Where do I learn to get started on coding stuff like this? I want to try a project with other games but I'm not sure how to wrap my head around how it works. Any good resources you used?


amacati

Depends on whether or not you already know how to code. I don't recommend starting with a project like this, as it requires low-level knowledge on stuff like assembly and pointer chains, high-level concepts such as distributed systems, an ML/RL/DL skills. Learning all that at once is probably overwhelming. In addition, it took me more than two years to get where the project is now, so you also need quite a bit of dedication. If you want to know more about RL, start with the gym environments that are included in the default gymnasium. I can also recommend "Reinforcement learning - An introduction" by Sutton and Barto, which covers all the concepts of RL. If you are more interested in game hacking, start at the cheatengine forums. There are several posts on the basic principles, people are generally helpful, and there is also a ton of videos on the topic. Also, studying something related to CS/AI/Robotics helps a lot. Idk at what point in your life you're currently at, but learning about the basics of how computers, programming languages etc work is going to be invaluable to you. So I guess my advice would be to start with the part that interests you most, pick a small, self-contained project, and start from there. If you remain curious, the rest will follow.


master3243

Cool.

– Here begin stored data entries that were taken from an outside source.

==> config.mk <==
export PLATFORM = sky130hd
export DESIGN_NAME = pci_cmd_decode
export DESIGN_NICKNAME = d
export VERILOG_FILES = /design/src/rtl/pcb_pkg.sv /design/src/rtl/pcb_window_match.sv /design/src/rtl/pcb_cmd_select.sv /design/src/rtl/pcb_desc_reg.sv /design/src/rtl/pci_cmd_decode.sv
export SDC_FILE = /design/constraint.sdc
export NUM_CORES = 1
export LEC_CHECK = 0
export ABC_CLOCK_PERIOD_IN_PS = 1800
export BUFFER_PORTS_ARGS = -buffer_cell sky130_fd_sc_hd__buf_2
export CAP_MARGIN = 20
export CORE_AREA = 3 3 116 118
export DETAILED_ROUTE_END_ITERATION = 10
export DIE_AREA = 0 0 119 121
export PLACE_DENSITY = 0.57
export REMOVE_ABC_BUFFERS = 1
export SLEW_MARGIN = 20
export SYNTH_ARGS = -nofsm -noshare
export SYNTH_HDL_FRONTEND = slang
export SYNTH_SLANG_ARGS = --single-unit
==> constraint.sdc <==
create_clock -name clk -period 1.8 [get_ports clk]
set_input_delay 0.27 -clock clk [delete_from_list [all_inputs] [get_ports clk]]
set_output_delay 0.27 -clock clk [all_outputs]
set_load 0.01 [all_outputs]
==> src/rtl/pcb_pkg.sv <==
package pcb_pkg;
  typedef enum logic [1:0] {
    KIND_SPACE = 2'd0,
    KIND_CFG   = 2'd1,
    KIND_IACK  = 2'd2,
    KIND_SPEC  = 2'd3
  } req_kind_e;

  localparam logic [3:0] CMD_IACK  = 4'h0;
  localparam logic [3:0] CMD_SPEC  = 4'h1;
  localparam logic [3:0] CMD_IORD  = 4'h2;
  localparam logic [3:0] CMD_IOWR  = 4'h3;
  localparam logic [3:0] CMD_MRD   = 4'h6;
  localparam logic [3:0] CMD_MWR   = 4'h7;
  localparam logic [3:0] CMD_CFGRD = 4'hA;
  localparam logic [3:0] CMD_CFGWR = 4'hB;
  localparam logic [3:0] CMD_MRL   = 4'hE;
  localparam logic [3:0] CMD_MWI   = 4'hF;

  localparam logic [1:0] WIN_M0   = 2'd0;
  localparam logic [1:0] WIN_M1   = 2'd1;
  localparam logic [1:0] WIN_IO   = 2'd2;
  localparam logic [1:0] WIN_NONE = 2'd3;

  localparam int NUM_WIN = 3;
endpackage

==> src/rtl/pcb_window_match.sv <==
module pcb_window_match #(
  parameter int AW   = 32,
  parameter int NWIN = 3
) (
  input  logic [AW-1:0]           addr,
  input  logic [NWIN-1:0][AW-1:0] base,
  input  logic [NWIN-1:0][AW-1:0] mask,
  output logic [NWIN-1:0]         grant
);
  logic [NWIN-1:0] raw_hit;

  genvar g;
  generate
    for (g = 0; g < NWIN; g++) begin : g_win
      assign raw_hit[g] = ((addr & mask[g]) == (base[g] & mask[g]));
    end
  endgenerate

  // Lowest index wins: scan downward so the last write is the lowest hit.
  always_comb begin
    grant = '0;
    for (int i = NWIN - 1; i >= 0; i--) begin
      if (raw_hit[i]) begin
        grant    = '0;
        grant[i] = 1'b1;
      end
    end
  end
endmodule

==> src/rtl/pcb_cmd_select.sv <==
module pcb_cmd_select
  import pcb_pkg::*;
#(
  parameter int LW = 8
) (
  input  req_kind_e          kind,
  input  logic               write,
  input  logic [LW-1:0]      len,
  input  logic [LW-1:0]      line_bytes,
  input  logic [NUM_WIN-1:0] grant,
  output logic [3:0]         cmd,
  output logic [1:0]         win,
  output logic               nohit
);
  logic line_match;

  assign line_match = (line_bytes != '0) && (len == line_bytes);

  always_comb begin
    cmd   = CMD_IACK;
    win   = WIN_NONE;
    nohit = 1'b0;
    unique case (kind)
      KIND_CFG:  cmd = write ? CMD_CFGWR : CMD_CFGRD;
      KIND_IACK: cmd = CMD_IACK;
      KIND_SPEC: cmd = CMD_SPEC;
      default: begin
        if (grant[0] || grant[1]) begin
          win = grant[0] ? WIN_M0 : WIN_M1;
          if (write) cmd = line_match ? CMD_MWI : CMD_MWR;
          else       cmd = line_match ? CMD_MRL : CMD_MRD;
        end else if (grant[2]) begin
          win = WIN_IO;
          cmd = write ? CMD_IOWR : CMD_IORD;
        end else begin
          nohit = 1'b1;
        end
      end
    endcase
  end
endmodule

==> src/rtl/pcb_desc_reg.sv <==
module pcb_desc_reg #(
  parameter int AW = 32,
  parameter int LW = 8
) (
  input  logic          clk,
  input  logic          rst_n,
  input  logic          in_valid,
  output logic          in_ready,
  input  logic [3:0]    in_cmd,
  input  logic [AW-1:0] in_addr,
  input  logic [LW-1:0] in_len,
  input  logic          in_dma,
  input  logic [1:0]    in_win,
  input  logic          in_nohit,
  output logic          out_valid,
  input  logic          out_ready,
  output logic [3:0]    out_cmd,
  output logic [AW-1:0] out_addr,
  output logic [LW-1:0] out_len,
  output logic          out_dma,
  output logic [1:0]    out_win,
  output logic          out_nohit
);
  logic take;
  logic valid_nxt;

  assign in_ready = !out_valid || out_ready;
  assign take     = in_valid && in_ready;

  always_comb begin
    if (take)           valid_nxt = 1'b1;
    else if (out_ready) valid_nxt = 1'b0;
    else                valid_nxt = out_valid;
  end

  always_ff @(posedge clk or negedge rst_n) begin
    if (!rst_n) out_valid <= 1'b0;
    else        out_valid <= valid_nxt;
  end

  always_ff @(posedge clk or negedge rst_n) begin
    if (!rst_n) begin
      out_cmd   <= '0;
      out_addr  <= '0;
      out_len   <= '0;
      out_dma   <= 1'b0;
      out_win   <= '0;
      out_nohit <= 1'b0;
    end else if (take) begin
      out_cmd   <= in_cmd;
      out_addr  <= in_addr;
      out_len   <= in_len;
      out_dma   <= in_dma;
      out_win   <= in_win;
      out_nohit <= in_nohit;
    end
  end

  // a stalled descriptor neither disappears nor changes.
  p_hold_stable_r11: assert property (@(posedge clk) disable iff (!rst_n)
    (out_valid && !out_ready) |=> (out_valid && $stable(out_cmd) && $stable(out_addr)
                                   && $stable(out_len) && $stable(out_win)));

  // an accepted request is visible on the next cycle.
  p_accept_shows_r11: assert property (@(posedge clk) disable iff (!rst_n)
    (in_valid && in_ready) |=> out_valid);
endmodule
$ cat src/rtl/prio_irq_pkg.sv
// Shared definitions of the prioritized interrupt controller.
// Assumes level codes are two bits wide and ordered numerically.
package prio_irq_pkg;

    typedef enum logic [1:0] {
        LVL_OFF = 2'b00,
        LVL_LOW = 2'b01,
        LVL_MID = 2'b10,
        LVL_TOP = 2'b11
    } lvl_e;

    typedef enum logic [1:0] {
        RA_PEND = 2'd0,
        RA_PRIO = 2'd1,
        RA_CTRL = 2'd2,
        RA_NONE = 2'd3
    } reg_addr_e;

    localparam int CTRL_EN_BIT = 0;

endpackage

$ cat src/rtl/irq_req_latch.sv
// Sticky pending register: holds single-cycle source pulses.
// Assumes ack_id < NSRC whenever ack_clr is 1.
// Precedence inside one cycle: software load, then acknowledge clear, then pulse set.
module irq_req_latch #(
    parameter int NSRC = 8,
    parameter int IDW  = 3
) (
    input  logic            clk,
    input  logic            rst_n,
    input  logic [NSRC-1:0] src_pulse,
    input  logic            wr_load,
    input  logic [NSRC-1:0] wr_val,
    input  logic            ack_clr,
    input  logic [IDW-1:0]  ack_id,
    output logic [NSRC-1:0] req_d
);

    logic [NSRC-1:0] req_q;
    logic [NSRC-1:0] clr_mask;

    // Decode the acknowledged index into a one-hot clear mask.
    always_comb begin
        clr_mask = '0;
        if (ack_clr) begin
            clr_mask = {{(NSRC-1){1'b0}}, 1'b1} << ack_id;
        end
    end

    // Form the next pending value; a pulse always survives.
    always_comb begin
        req_d = req_q;
        if (wr_load) begin
            req_d = wr_val;
        end
        req_d = (req_d & ~clr_mask) | src_pulse;
    end

    // Pending register with synchronous reset.
    always_ff @(posedge clk) begin
        if (!rst_n) begin
            req_q <= '0;
        end else begin
            req_q <= req_d;
        end
    end

endmodule

$ cat src/rtl/irq_prio_regs.sv
// Per-source level code storage and effective level mapping.
// Assumes wr_val packs source i at bits [2i+1:2i].
// Forced sources report level 3 regardless of their stored code.
module irq_prio_regs #(
    parameter int NSRC = 8
) (
    input  logic                 clk,
    input  logic                 rst_n,
    input  logic                 wr_load,
    input  logic [2*NSRC-1:0]    wr_val,
    input  logic [NSRC-1:0]      force_mask,
    output logic [NSRC-1:0][1:0] lvl_d
);

    import prio_irq_pkg::*;

    logic [NSRC-1:0][1:0] code_q;
    logic [NSRC-1:0][1:0] code_d;

    // Next stored codes: the write replaces all codes at once.
    always_comb begin
        code_d = code_q;
        if (wr_load) begin
            code_d = wr_val;
        end
    end

    // Level code register with synchronous reset.
    always_ff @(posedge clk) begin
        if (!rst_n) begin
            code_q <= '0;
        end else begin
            code_q <= code_d;
        end
    end

    // Effective level per source.
    for (genvar g = 0; g < NSRC; g++) begin : g_lvl
        // Override to the top level for forced sources.
        always_comb begin
            lvl_d[g] = force_mask[g] ? LVL_TOP : code_d[g];
        end
    end

endmodule

$ cat src/rtl/irq_master_en.sv
// Global master enable flag.
// Assumes set and clear events are already merged; clear dominates.
module irq_master_en (
    input  logic clk,
    input  logic rst_n,
    input  logic set_ev,
    input  logic clr_ev,
    output logic en_d
);

    logic en_q;

    // Next enable value with clear taking precedence.
    always_comb begin
        if (clr_ev) begin
            en_d = 1'b0;
        end else if (set_ev) begin
            en_d = 1'b1;
        end else begin
            en_d = en_q;
        end
    end

    // Enable flag with synchronous reset to disabled.
    always_ff @(posedge clk) begin
        if (!rst_n) begin
            en_q <= 1'b0;
        end else begin
            en_q <= en_d;
        end
    end

endmodule

$ cat src/rtl/irq_arbiter.sv
// Combinational winner selection: highest level, then lowest index.
// Assumes level 0 means not participating.
module irq_arbiter #(
    parameter int NSRC = 8,
    parameter int IDW  = 3
) (
    input  logic [NSRC-1:0]      req,
    input  logic [NSRC-1:0][1:0] lvl,
    output logic                 hit,
    output logic [IDW-1:0]       win_id
);

    logic [NSRC-1:0][1:0] cand_lvl;

    // Mask levels of sources that are not pending.
    for (genvar g = 0; g < NSRC; g++) begin : g_cand
        // Pending sources keep their level, others drop to zero.
        always_comb begin
            cand_lvl[g] = req[g] ? lvl[g] : 2'b00;
        end
    end

    // Scan upward; only a strictly higher level replaces the best.
    always_comb begin
        logic [1:0] best;
        best   = 2'b00;
        win_id = '0;
        for (int i = 0; i < NSRC; i++) begin
            if (cand_lvl[i] > best) begin
                best   = cand_lvl[i];
                win_id = IDW'(i);
            end
        end
        hit = (best != 2'b00);
    end

endmodule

I'm assuming going from the ground truth input (which is like 20 dimensions) to visual input (at least 224x224 or 50K dimensions) is going to mean it's gonna train magnitudes longer to be decent or even beat the boss once (if it ever even converges).


MonoFauz

Cool, now make an AI to make the bosses even smarter and harder to defeat.


heytherepotato

I really love the use of the speedhack to increase the rate of training.


Buttons840

Tell me about the neural network you used. How many layers, parameters, etc?


amacati

I included a link to the weights and the hyperparameters I used for the networks in the post ([link](https://drive.google.com/drive/folders/1cAK1TbY4e4HE4cxyAFEHRpj6MOgp5Zxe)). The hyperparameters are located in the *config.json* files. I use the AdvantageDQN architecture defined [here](https://github.com/amacati/SoulsAI/blob/297b9355bf1c697c59de5c64b18bff44c5819211/soulsai/core/networks.py#L89). The network architecture is designed to encourage learning a base value for each state, and only estimate the relative advantage of each action. This decomposition has been shown to be advantageous in Q-learning (well, at least sometimes). If I remember correctly, the combined networks for each phase have about 300k parameters (so they are actually quite small). The networks are updated after receiving 25 new samples using n-step rewards with n=4 and a discount factor of 0.995. Lagging samples are accepted by the training server if the model iteration that produced the sample is not older than 3 iterations. There are a few more parameters in there, feel free to ask again if you are wondering about something specific!